» WHAT THE EXERCISE ASKS: All that should be output is the block of lines below from the line with "s_nxt = s_r;" to the line with "s_nxt.pslverr = ~addr_ok;", both included, exactly as written.

» Dataset entries:
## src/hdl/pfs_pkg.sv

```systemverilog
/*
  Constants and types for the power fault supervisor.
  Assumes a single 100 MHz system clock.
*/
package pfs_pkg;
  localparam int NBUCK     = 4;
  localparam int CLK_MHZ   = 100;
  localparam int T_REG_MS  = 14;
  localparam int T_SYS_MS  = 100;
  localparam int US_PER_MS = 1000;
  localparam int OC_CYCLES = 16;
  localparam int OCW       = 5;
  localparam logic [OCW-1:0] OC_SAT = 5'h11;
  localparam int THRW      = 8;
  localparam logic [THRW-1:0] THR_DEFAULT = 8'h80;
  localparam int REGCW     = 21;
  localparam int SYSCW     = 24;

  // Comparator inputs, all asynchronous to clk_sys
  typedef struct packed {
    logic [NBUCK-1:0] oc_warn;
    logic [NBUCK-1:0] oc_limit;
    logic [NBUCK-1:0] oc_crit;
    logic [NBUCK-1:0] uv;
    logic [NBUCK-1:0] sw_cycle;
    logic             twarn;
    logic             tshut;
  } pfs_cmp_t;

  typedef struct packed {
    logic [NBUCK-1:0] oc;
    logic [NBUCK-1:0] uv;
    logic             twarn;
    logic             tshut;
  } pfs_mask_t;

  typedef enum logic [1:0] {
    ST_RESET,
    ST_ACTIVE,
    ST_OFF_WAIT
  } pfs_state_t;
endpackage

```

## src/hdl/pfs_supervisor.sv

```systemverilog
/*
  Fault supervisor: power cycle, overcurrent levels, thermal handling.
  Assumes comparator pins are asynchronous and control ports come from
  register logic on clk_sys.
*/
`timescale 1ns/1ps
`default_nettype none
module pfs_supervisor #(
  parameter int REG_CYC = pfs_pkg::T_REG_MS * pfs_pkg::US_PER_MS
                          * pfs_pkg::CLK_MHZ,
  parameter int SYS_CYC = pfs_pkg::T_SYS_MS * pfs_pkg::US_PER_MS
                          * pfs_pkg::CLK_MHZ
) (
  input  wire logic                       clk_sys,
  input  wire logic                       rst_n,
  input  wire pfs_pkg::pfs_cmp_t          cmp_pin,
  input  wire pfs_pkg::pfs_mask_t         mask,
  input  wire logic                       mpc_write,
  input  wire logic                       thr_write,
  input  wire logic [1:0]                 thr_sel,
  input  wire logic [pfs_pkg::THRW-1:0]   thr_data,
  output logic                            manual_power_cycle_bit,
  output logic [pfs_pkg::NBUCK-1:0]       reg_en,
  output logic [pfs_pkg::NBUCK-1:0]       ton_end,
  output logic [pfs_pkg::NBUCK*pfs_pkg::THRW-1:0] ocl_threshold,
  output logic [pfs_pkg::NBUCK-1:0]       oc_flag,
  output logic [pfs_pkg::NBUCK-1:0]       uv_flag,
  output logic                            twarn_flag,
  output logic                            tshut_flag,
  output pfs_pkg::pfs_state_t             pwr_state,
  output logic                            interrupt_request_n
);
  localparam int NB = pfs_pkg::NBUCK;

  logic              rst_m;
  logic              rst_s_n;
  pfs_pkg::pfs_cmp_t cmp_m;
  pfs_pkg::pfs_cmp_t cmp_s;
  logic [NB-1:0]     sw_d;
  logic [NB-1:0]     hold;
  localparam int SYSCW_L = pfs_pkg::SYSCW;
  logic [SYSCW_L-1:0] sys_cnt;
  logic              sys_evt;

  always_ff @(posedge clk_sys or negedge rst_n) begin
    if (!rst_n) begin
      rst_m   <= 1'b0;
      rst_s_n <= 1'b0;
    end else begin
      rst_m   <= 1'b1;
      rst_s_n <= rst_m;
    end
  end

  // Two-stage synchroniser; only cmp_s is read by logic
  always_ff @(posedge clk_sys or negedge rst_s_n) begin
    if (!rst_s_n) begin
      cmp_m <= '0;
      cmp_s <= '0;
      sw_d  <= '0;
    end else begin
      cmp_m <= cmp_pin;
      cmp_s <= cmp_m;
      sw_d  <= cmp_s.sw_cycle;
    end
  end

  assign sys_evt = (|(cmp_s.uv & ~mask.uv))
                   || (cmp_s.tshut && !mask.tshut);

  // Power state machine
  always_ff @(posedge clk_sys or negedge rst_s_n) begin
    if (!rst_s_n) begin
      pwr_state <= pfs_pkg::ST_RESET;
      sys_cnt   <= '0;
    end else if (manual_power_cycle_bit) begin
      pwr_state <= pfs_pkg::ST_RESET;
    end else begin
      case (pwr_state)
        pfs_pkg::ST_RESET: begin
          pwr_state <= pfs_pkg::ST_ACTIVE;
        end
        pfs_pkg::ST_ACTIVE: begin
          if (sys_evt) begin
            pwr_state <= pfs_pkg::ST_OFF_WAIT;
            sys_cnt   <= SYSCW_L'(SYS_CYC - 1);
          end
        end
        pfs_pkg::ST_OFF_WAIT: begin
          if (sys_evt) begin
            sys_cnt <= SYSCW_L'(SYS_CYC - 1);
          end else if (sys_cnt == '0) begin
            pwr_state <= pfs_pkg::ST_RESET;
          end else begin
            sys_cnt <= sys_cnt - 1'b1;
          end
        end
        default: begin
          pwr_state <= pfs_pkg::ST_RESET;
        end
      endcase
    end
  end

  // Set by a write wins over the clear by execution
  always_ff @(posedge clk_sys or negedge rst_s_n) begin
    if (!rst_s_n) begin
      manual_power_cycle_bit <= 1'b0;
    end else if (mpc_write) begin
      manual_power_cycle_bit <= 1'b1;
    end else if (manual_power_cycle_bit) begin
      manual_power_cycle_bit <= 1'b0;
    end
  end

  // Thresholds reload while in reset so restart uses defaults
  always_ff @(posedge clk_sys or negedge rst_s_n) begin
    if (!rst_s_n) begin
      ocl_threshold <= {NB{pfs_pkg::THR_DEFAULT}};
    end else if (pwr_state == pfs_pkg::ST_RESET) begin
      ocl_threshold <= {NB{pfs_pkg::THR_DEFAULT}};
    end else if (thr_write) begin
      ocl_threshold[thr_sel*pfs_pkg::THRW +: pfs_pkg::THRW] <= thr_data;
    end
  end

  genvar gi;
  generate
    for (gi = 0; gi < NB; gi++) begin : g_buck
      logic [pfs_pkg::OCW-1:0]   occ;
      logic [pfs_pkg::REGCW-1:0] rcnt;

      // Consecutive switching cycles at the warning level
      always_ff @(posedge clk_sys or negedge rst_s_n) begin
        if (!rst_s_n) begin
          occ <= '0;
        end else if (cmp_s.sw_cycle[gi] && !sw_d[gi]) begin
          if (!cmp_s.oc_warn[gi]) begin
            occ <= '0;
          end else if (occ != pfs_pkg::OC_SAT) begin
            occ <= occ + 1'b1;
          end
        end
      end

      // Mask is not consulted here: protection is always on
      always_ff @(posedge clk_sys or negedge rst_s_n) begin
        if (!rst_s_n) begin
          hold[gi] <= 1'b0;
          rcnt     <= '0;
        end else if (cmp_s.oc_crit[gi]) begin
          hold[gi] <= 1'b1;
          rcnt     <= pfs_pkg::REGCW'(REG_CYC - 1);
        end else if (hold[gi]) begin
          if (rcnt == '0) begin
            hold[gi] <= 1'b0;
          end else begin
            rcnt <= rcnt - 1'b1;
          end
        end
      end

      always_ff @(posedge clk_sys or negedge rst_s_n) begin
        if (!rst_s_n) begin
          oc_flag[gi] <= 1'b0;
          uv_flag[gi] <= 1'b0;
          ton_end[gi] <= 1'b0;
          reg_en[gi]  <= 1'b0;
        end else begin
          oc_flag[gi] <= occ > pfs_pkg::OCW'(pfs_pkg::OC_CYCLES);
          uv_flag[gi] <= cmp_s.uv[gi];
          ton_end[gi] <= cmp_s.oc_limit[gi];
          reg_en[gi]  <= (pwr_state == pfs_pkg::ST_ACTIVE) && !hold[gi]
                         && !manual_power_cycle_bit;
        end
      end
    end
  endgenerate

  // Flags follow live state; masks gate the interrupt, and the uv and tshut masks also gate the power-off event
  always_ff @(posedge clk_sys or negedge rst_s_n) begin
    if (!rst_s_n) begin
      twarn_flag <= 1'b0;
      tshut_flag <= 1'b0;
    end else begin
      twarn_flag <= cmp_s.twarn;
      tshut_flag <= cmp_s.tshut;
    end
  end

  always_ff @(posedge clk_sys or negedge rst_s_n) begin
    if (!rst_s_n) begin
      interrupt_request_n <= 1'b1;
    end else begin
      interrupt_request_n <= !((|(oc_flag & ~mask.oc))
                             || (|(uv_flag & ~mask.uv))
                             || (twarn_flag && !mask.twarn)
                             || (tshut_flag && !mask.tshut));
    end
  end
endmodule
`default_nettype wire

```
* * *
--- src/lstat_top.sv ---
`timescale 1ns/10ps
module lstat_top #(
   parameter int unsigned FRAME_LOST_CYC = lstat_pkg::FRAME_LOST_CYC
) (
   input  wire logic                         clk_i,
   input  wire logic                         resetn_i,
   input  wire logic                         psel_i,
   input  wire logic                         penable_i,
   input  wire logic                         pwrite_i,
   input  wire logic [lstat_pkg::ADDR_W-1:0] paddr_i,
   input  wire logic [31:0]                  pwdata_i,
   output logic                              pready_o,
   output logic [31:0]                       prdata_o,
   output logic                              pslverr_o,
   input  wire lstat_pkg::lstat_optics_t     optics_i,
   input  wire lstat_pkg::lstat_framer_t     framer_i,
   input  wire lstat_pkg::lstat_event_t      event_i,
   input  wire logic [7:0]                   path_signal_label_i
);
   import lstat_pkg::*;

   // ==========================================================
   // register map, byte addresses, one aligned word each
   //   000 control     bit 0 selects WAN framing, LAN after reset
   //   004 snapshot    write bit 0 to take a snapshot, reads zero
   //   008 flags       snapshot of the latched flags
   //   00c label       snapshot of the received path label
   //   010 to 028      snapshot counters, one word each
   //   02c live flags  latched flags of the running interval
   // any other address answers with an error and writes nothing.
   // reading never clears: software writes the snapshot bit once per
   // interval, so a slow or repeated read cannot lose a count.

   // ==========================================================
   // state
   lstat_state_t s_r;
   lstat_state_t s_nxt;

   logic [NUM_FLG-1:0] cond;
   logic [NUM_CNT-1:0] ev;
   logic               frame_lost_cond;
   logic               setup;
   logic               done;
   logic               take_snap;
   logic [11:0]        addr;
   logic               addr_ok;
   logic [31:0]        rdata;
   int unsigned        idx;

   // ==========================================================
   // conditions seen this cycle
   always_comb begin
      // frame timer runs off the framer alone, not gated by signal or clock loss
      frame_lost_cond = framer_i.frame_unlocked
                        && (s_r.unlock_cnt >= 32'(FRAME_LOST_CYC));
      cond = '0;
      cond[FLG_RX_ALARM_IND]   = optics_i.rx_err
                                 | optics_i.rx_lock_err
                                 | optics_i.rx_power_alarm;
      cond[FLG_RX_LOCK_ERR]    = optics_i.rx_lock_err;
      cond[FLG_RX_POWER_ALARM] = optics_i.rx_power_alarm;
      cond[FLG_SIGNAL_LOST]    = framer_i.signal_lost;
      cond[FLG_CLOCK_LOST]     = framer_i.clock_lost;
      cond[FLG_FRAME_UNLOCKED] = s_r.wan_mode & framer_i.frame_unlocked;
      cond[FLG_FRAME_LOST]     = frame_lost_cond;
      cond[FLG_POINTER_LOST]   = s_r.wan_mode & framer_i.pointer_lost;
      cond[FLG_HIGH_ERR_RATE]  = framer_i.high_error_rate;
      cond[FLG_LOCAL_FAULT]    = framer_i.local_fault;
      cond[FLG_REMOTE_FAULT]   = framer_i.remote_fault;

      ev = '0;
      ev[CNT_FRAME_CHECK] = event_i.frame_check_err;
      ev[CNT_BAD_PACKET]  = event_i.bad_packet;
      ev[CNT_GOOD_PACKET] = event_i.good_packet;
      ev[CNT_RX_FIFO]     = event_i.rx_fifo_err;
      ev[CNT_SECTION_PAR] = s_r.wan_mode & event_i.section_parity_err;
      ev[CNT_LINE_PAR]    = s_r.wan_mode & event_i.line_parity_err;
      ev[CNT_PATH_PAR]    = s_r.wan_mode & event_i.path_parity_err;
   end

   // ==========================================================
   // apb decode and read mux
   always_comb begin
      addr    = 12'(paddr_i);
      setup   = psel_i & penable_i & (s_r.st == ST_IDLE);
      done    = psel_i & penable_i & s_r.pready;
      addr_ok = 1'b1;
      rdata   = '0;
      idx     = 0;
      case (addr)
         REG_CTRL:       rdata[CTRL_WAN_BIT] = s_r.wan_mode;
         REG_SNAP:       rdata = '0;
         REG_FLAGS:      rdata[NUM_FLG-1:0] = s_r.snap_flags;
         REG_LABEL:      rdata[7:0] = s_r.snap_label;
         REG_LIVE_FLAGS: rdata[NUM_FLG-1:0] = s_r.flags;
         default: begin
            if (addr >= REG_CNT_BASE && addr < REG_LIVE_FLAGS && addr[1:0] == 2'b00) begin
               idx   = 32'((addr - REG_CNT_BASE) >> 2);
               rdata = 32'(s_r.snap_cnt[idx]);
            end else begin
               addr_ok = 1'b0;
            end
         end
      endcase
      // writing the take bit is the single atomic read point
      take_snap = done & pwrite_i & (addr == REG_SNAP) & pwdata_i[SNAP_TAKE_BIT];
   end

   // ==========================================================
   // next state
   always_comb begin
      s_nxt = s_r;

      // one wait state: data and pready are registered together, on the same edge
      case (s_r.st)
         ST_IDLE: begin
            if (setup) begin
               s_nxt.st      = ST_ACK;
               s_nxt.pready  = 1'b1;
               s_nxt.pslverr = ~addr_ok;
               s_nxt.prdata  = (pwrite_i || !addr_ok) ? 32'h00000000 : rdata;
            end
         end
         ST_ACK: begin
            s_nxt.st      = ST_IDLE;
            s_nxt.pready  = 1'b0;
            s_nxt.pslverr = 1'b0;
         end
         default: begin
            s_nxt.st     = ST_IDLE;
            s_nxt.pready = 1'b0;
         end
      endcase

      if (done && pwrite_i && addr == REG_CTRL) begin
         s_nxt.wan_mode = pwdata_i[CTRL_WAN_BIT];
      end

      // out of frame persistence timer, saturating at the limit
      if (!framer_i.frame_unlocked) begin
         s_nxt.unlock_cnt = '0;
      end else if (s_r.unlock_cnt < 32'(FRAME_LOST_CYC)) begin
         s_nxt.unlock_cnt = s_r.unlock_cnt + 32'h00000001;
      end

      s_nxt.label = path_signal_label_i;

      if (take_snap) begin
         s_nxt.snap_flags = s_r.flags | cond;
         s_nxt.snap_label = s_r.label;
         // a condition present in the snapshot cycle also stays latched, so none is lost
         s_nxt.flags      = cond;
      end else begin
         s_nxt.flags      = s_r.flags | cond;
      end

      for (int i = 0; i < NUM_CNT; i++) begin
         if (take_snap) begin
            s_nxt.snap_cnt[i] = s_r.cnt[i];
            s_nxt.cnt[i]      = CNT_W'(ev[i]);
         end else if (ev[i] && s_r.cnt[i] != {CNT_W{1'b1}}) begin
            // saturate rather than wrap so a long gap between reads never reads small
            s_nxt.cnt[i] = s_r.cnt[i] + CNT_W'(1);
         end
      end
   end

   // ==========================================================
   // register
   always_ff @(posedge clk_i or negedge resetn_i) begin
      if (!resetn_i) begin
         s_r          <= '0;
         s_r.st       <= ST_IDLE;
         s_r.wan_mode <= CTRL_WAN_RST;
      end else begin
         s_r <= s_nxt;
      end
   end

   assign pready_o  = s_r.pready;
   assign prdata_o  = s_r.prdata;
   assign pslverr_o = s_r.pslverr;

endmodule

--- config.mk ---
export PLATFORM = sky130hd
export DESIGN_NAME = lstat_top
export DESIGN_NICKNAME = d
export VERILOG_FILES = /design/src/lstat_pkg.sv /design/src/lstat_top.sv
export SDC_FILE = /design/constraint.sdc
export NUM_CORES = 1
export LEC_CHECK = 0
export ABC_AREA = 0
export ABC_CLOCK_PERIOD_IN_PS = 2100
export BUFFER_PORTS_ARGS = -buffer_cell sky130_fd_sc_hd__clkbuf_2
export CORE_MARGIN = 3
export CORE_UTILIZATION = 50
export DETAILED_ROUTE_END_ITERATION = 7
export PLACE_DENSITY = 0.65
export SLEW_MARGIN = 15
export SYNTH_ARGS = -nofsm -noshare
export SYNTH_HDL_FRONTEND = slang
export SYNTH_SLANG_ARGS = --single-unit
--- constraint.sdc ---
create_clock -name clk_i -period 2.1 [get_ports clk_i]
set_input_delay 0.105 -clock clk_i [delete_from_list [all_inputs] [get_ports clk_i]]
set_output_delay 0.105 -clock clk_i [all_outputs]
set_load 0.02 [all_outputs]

» SOLUTION TO THE PROBLEM:
      s_nxt = s_r;

      // one wait state: data and pready are registered together, on the same edge
      case (s_r.st)
         ST_IDLE: begin
            if (setup) begin
               s_nxt.st      = ST_ACK;
               s_nxt.pready  = 1'b1;
               s_nxt.pslverr = ~addr_ok;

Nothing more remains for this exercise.